[Stored items]
What follows belongs to an exercise in optimizing a design on an open flow for small area, a short achievable clock period and few clock cycles per item; a production flow would make more cautious choices. Function was checked by simulation only, so behaviour that the tests miss may differ from the original.

**design/flow/standard.sh**
```bash
#!/bin/bash
# synth_recipe.tcl (not shown) runs the flow's synth.tcl, then flattens the netlist and writes it again
# the make line also repeats each setting of config.mk as NAME=value (left out here)
make -C /OpenROAD-flow-scripts/flow DESIGN_CONFIG=/design/flow/config.mk WORK_HOME=/design/flow/orfs CLKGATE_MAP_FILE= SYNTH_SCRIPT=/design/flow/synth_recipe.tcl "${@:-finish}"
```
**design/flow/constraint.sdc**
```tcl
create_clock -name core_clock -period 14.0 [get_ports {clk}]
set_input_delay 2.8000 -clock core_clock [delete_from_list [all_inputs] [get_ports {clk}]]
set_output_delay 2.8000 -clock core_clock [all_outputs]
set_load 0.01 [all_outputs]
```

Work request: Every line of the data above is to be repeated exactly.

Solution to this task:
What follows belongs to an exercise in optimizing a design on an open flow for small area, a short achievable clock period and few clock cycles per item; a production flow would make more cautious choices. Function was checked by simulation only, so behaviour that the tests miss may differ from the original.

**design/flow/standard.sh**
```bash
#!/bin/bash
# synth_recipe.tcl (not shown) runs the flow's synth.tcl, then flattens the netlist and writes it again
# the make line also repeats each setting of config.mk as NAME=value (left out here)
make -C /OpenROAD-flow-scripts/flow DESIGN_CONFIG=/design/flow/config.mk WORK_HOME=/design/flow/orfs CLKGATE_MAP_FILE= SYNTH_SCRIPT=/design/flow/synth_recipe.tcl "${@:-finish}"
```
**design/flow/constraint.sdc**
```tcl
create_clock -name core_clock -period 14.0 [get_ports {clk}]
set_input_delay 2.8000 -clock core_clock [delete_from_list [all_inputs] [get_ports {clk}]]
set_output_delay 2.8000 -clock core_clock [all_outputs]
set_load 0.01 [all_outputs]
```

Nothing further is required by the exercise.